Records drawn from a dataset:
——
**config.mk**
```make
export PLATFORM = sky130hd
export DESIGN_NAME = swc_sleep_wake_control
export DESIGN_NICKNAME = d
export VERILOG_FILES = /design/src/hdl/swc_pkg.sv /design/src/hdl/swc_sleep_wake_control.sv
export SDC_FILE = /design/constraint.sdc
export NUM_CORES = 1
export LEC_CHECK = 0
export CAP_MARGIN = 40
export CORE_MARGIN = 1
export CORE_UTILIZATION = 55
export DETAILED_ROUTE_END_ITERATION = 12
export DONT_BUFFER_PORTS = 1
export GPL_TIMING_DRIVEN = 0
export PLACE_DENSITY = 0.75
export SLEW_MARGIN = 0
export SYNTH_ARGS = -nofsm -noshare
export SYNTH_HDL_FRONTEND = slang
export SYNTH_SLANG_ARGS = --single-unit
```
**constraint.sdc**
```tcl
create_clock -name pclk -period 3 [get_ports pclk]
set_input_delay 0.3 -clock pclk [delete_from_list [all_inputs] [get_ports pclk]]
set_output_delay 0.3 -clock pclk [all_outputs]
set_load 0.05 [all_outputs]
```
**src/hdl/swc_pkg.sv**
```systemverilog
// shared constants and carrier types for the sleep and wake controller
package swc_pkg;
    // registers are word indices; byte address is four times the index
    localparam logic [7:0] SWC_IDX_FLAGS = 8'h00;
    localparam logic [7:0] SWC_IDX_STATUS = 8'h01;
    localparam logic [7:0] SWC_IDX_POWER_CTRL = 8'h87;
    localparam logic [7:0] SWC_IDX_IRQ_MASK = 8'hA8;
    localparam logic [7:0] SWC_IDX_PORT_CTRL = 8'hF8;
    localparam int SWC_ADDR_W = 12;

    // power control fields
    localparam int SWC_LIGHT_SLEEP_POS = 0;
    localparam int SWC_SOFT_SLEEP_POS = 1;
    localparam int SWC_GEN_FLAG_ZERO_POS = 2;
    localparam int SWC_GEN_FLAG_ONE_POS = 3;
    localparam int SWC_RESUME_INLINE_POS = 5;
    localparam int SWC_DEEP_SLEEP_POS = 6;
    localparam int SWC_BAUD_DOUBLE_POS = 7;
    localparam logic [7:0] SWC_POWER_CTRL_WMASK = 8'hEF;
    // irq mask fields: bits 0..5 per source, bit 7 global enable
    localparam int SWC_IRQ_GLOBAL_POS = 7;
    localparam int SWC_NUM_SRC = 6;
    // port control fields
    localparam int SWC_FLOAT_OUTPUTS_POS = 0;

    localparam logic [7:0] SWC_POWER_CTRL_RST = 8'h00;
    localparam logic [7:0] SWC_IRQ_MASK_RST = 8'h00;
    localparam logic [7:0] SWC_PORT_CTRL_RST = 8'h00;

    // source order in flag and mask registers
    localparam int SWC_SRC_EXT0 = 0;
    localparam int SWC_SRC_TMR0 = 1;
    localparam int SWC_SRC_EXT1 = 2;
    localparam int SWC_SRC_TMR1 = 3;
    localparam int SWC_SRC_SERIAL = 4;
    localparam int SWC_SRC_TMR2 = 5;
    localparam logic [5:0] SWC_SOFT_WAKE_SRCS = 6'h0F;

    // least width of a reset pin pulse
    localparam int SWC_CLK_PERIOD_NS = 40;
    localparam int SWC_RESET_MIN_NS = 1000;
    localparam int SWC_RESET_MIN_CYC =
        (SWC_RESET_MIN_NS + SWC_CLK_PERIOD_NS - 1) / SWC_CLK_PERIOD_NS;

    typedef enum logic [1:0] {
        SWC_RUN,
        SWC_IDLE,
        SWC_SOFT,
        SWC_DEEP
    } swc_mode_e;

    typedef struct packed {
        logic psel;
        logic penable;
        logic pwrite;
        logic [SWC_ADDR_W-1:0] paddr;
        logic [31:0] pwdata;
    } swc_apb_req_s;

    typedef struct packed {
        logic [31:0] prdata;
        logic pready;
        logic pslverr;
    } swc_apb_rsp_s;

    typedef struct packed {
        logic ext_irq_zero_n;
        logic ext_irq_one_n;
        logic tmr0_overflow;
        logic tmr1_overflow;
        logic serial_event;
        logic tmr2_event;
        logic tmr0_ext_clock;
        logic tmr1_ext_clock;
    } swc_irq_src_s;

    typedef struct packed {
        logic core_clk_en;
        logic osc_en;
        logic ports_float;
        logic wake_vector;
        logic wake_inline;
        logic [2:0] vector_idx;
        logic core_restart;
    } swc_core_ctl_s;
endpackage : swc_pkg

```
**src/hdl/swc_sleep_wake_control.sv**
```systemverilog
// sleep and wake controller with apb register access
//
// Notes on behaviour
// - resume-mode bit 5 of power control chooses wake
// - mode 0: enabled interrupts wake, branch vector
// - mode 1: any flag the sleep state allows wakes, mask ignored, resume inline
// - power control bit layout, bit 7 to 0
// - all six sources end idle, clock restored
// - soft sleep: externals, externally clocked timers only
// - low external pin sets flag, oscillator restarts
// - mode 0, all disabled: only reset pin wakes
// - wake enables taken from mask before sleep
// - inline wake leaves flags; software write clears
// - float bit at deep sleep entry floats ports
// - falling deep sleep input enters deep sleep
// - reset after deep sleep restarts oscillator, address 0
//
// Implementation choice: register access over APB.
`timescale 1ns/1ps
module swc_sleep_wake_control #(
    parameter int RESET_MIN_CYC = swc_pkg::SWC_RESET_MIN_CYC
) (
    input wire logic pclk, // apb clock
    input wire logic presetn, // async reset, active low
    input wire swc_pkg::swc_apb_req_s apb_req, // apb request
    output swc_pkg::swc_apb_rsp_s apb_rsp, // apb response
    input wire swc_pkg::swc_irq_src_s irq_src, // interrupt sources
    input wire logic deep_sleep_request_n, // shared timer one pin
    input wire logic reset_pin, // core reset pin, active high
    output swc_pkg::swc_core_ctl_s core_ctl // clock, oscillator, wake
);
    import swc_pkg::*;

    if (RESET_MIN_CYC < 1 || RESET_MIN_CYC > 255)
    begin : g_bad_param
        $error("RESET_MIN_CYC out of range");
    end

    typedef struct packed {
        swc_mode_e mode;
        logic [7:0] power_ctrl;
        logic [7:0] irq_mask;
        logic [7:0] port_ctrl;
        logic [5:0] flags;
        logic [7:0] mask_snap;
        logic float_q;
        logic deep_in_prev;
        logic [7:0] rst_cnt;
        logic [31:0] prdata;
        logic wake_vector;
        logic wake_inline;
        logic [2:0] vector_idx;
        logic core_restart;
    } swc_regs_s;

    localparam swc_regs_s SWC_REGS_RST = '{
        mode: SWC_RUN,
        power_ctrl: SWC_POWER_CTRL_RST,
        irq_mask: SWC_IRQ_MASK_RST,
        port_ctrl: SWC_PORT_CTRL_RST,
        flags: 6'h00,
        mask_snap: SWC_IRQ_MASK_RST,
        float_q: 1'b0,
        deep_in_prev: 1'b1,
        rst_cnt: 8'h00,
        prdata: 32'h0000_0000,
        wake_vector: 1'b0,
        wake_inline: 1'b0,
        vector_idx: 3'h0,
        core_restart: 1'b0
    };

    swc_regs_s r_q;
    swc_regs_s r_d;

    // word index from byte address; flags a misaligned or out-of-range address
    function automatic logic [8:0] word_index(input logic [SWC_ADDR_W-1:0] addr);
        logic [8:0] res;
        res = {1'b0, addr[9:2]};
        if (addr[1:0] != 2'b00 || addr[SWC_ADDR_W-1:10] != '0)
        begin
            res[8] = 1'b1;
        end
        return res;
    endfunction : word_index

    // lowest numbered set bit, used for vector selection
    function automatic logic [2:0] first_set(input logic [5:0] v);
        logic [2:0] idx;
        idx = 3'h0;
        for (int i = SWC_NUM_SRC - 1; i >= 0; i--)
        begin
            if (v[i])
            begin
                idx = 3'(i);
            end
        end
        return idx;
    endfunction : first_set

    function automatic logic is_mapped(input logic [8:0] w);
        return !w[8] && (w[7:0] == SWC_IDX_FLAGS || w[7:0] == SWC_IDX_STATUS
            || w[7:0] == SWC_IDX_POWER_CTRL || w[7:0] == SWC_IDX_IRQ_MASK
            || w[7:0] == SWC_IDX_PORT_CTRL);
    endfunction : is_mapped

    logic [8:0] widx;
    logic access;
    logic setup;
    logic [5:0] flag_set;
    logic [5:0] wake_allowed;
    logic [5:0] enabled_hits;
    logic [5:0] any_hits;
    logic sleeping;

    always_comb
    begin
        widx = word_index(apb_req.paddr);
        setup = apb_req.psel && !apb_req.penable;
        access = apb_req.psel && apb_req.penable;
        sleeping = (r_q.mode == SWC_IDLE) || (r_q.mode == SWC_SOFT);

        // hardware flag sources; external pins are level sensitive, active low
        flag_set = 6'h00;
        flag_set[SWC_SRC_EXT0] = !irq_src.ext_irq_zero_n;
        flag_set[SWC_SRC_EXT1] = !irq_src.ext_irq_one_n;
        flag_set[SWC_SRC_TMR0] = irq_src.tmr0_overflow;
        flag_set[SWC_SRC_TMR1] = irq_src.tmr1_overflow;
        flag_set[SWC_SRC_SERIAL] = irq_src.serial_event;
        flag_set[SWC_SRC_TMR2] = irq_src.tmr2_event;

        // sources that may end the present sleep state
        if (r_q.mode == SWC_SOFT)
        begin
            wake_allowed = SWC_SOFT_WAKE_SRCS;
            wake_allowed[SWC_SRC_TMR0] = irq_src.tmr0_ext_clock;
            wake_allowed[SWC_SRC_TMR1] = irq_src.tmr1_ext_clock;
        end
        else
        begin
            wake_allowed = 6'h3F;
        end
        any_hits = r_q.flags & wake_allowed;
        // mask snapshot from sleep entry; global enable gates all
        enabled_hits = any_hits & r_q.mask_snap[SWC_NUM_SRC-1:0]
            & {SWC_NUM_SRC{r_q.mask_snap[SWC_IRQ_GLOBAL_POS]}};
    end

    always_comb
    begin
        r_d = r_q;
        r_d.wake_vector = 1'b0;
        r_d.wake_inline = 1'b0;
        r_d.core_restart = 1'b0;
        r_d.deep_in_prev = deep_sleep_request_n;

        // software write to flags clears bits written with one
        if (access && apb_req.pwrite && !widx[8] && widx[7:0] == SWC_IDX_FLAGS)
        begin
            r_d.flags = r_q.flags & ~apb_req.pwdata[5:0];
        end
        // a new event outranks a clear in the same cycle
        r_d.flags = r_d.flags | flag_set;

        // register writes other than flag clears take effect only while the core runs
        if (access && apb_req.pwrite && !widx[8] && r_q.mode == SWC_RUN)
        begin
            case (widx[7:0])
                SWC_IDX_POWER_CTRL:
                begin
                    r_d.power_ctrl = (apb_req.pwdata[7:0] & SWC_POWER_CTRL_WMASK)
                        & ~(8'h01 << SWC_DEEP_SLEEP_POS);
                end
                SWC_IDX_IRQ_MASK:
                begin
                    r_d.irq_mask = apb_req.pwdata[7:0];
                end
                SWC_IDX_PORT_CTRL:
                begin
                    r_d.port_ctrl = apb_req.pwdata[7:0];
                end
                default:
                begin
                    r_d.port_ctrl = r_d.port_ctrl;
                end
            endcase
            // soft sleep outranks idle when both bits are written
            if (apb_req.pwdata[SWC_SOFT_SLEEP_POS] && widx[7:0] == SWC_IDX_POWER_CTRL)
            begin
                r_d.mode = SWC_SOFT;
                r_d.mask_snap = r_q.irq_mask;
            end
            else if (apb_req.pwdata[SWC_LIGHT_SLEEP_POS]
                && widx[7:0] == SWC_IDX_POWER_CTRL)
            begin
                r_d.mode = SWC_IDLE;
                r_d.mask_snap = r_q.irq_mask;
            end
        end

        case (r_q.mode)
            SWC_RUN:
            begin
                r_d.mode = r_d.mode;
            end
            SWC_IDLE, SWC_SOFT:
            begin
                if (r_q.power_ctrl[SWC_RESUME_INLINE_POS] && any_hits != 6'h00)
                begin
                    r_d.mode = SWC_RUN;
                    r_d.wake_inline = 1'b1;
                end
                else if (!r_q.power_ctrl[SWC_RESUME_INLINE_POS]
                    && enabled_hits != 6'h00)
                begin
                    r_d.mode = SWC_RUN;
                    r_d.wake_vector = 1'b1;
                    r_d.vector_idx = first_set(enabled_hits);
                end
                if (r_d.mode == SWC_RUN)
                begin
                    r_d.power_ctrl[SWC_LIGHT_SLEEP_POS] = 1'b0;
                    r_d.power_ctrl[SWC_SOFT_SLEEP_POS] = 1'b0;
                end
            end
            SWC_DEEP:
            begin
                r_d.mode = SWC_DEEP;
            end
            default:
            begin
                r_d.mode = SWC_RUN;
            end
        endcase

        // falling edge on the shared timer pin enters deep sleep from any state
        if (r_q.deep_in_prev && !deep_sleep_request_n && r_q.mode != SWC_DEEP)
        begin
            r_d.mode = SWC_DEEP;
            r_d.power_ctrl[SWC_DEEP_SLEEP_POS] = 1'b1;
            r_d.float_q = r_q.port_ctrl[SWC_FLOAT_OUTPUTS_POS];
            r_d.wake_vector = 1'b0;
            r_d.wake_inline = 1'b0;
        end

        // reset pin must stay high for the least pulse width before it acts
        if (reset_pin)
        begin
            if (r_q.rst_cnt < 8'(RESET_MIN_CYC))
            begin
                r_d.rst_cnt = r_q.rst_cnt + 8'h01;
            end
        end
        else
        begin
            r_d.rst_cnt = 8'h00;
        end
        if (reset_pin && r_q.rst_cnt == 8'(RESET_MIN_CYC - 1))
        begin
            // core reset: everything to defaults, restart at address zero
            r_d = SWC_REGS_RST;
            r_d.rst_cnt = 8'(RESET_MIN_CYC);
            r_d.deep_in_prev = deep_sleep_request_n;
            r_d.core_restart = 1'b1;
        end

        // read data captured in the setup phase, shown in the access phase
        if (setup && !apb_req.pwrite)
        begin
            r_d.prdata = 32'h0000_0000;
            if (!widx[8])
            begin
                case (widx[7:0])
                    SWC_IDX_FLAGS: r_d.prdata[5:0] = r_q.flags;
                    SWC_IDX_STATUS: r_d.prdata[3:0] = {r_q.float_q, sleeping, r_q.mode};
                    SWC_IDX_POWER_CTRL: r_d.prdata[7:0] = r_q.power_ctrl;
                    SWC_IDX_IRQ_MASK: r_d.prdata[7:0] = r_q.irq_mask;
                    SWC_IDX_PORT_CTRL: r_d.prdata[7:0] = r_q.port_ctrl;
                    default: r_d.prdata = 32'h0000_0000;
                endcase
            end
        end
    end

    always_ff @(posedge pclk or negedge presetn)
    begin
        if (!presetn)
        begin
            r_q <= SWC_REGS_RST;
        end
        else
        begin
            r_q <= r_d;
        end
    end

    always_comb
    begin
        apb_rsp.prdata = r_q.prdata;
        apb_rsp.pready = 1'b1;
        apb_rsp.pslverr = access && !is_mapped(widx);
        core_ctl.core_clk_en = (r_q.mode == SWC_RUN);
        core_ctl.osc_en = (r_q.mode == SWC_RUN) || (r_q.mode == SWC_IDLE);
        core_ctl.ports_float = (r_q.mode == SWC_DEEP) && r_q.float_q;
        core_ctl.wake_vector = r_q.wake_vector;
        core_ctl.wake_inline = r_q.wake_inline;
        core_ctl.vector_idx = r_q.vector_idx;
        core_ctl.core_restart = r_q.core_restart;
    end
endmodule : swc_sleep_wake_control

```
——
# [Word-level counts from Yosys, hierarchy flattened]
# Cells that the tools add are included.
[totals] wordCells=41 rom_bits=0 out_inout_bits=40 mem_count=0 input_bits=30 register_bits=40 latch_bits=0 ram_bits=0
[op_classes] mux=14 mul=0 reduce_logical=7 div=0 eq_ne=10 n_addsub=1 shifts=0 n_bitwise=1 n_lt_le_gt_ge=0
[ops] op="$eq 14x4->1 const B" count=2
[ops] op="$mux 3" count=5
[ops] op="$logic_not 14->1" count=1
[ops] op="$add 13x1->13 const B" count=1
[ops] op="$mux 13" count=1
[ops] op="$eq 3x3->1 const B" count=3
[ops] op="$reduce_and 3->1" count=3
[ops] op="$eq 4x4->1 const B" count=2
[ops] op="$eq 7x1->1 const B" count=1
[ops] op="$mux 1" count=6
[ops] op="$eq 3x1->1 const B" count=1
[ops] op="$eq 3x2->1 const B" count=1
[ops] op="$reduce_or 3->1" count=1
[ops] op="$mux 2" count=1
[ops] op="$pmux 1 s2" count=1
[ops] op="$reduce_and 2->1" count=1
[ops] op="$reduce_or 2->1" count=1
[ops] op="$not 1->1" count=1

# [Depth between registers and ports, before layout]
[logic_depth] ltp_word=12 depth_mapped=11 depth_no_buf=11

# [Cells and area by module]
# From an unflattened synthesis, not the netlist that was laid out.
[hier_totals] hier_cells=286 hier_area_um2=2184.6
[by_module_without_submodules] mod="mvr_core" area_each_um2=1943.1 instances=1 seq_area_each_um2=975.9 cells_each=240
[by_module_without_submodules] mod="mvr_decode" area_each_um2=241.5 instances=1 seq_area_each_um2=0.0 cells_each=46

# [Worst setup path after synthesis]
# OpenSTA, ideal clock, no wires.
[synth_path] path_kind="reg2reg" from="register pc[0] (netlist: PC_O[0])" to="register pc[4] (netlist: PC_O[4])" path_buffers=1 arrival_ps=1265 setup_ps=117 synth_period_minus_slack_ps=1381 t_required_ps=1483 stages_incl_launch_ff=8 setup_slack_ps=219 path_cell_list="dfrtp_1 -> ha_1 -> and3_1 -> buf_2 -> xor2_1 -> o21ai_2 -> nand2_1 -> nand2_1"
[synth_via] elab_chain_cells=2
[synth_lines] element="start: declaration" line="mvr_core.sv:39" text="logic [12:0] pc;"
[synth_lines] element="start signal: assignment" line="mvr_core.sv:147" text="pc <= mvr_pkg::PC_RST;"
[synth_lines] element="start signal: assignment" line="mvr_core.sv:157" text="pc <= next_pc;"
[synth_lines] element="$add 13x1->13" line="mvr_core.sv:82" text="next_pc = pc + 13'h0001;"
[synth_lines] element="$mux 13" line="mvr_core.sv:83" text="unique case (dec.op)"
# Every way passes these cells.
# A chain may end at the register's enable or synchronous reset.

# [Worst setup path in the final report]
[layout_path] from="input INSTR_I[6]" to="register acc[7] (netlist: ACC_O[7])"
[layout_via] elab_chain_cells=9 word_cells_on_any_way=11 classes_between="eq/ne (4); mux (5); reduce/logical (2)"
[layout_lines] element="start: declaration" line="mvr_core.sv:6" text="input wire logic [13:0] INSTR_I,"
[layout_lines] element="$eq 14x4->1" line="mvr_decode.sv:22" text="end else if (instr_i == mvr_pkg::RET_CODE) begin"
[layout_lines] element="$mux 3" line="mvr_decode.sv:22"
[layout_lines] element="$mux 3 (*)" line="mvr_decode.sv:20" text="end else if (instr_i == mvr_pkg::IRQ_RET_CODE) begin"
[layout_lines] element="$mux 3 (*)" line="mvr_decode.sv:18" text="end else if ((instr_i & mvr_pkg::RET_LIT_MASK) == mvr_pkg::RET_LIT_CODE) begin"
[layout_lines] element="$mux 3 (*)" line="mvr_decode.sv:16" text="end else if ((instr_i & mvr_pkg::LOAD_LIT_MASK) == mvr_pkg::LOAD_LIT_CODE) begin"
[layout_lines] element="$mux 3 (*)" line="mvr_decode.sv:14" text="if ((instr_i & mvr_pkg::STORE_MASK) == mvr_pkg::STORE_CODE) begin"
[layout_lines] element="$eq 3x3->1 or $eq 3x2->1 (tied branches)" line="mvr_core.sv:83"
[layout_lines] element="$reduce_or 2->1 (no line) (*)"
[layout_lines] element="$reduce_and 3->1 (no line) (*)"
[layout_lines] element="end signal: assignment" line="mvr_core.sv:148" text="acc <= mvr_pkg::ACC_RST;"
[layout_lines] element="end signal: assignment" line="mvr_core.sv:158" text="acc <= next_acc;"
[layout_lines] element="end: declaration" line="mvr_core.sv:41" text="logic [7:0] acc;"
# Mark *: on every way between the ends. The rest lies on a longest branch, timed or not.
——
Return all lines in the data that include the word "assignment".

[synth_lines] element="start signal: assignment" line="mvr_core.sv:147" text="pc <= mvr_pkg::PC_RST;"
[synth_lines] element="start signal: assignment" line="mvr_core.sv:157" text="pc <= next_pc;"
[layout_lines] element="end signal: assignment" line="mvr_core.sv:148" text="acc <= mvr_pkg::ACC_RST;"
[layout_lines] element="end signal: assignment" line="mvr_core.sv:158" text="acc <= next_acc;"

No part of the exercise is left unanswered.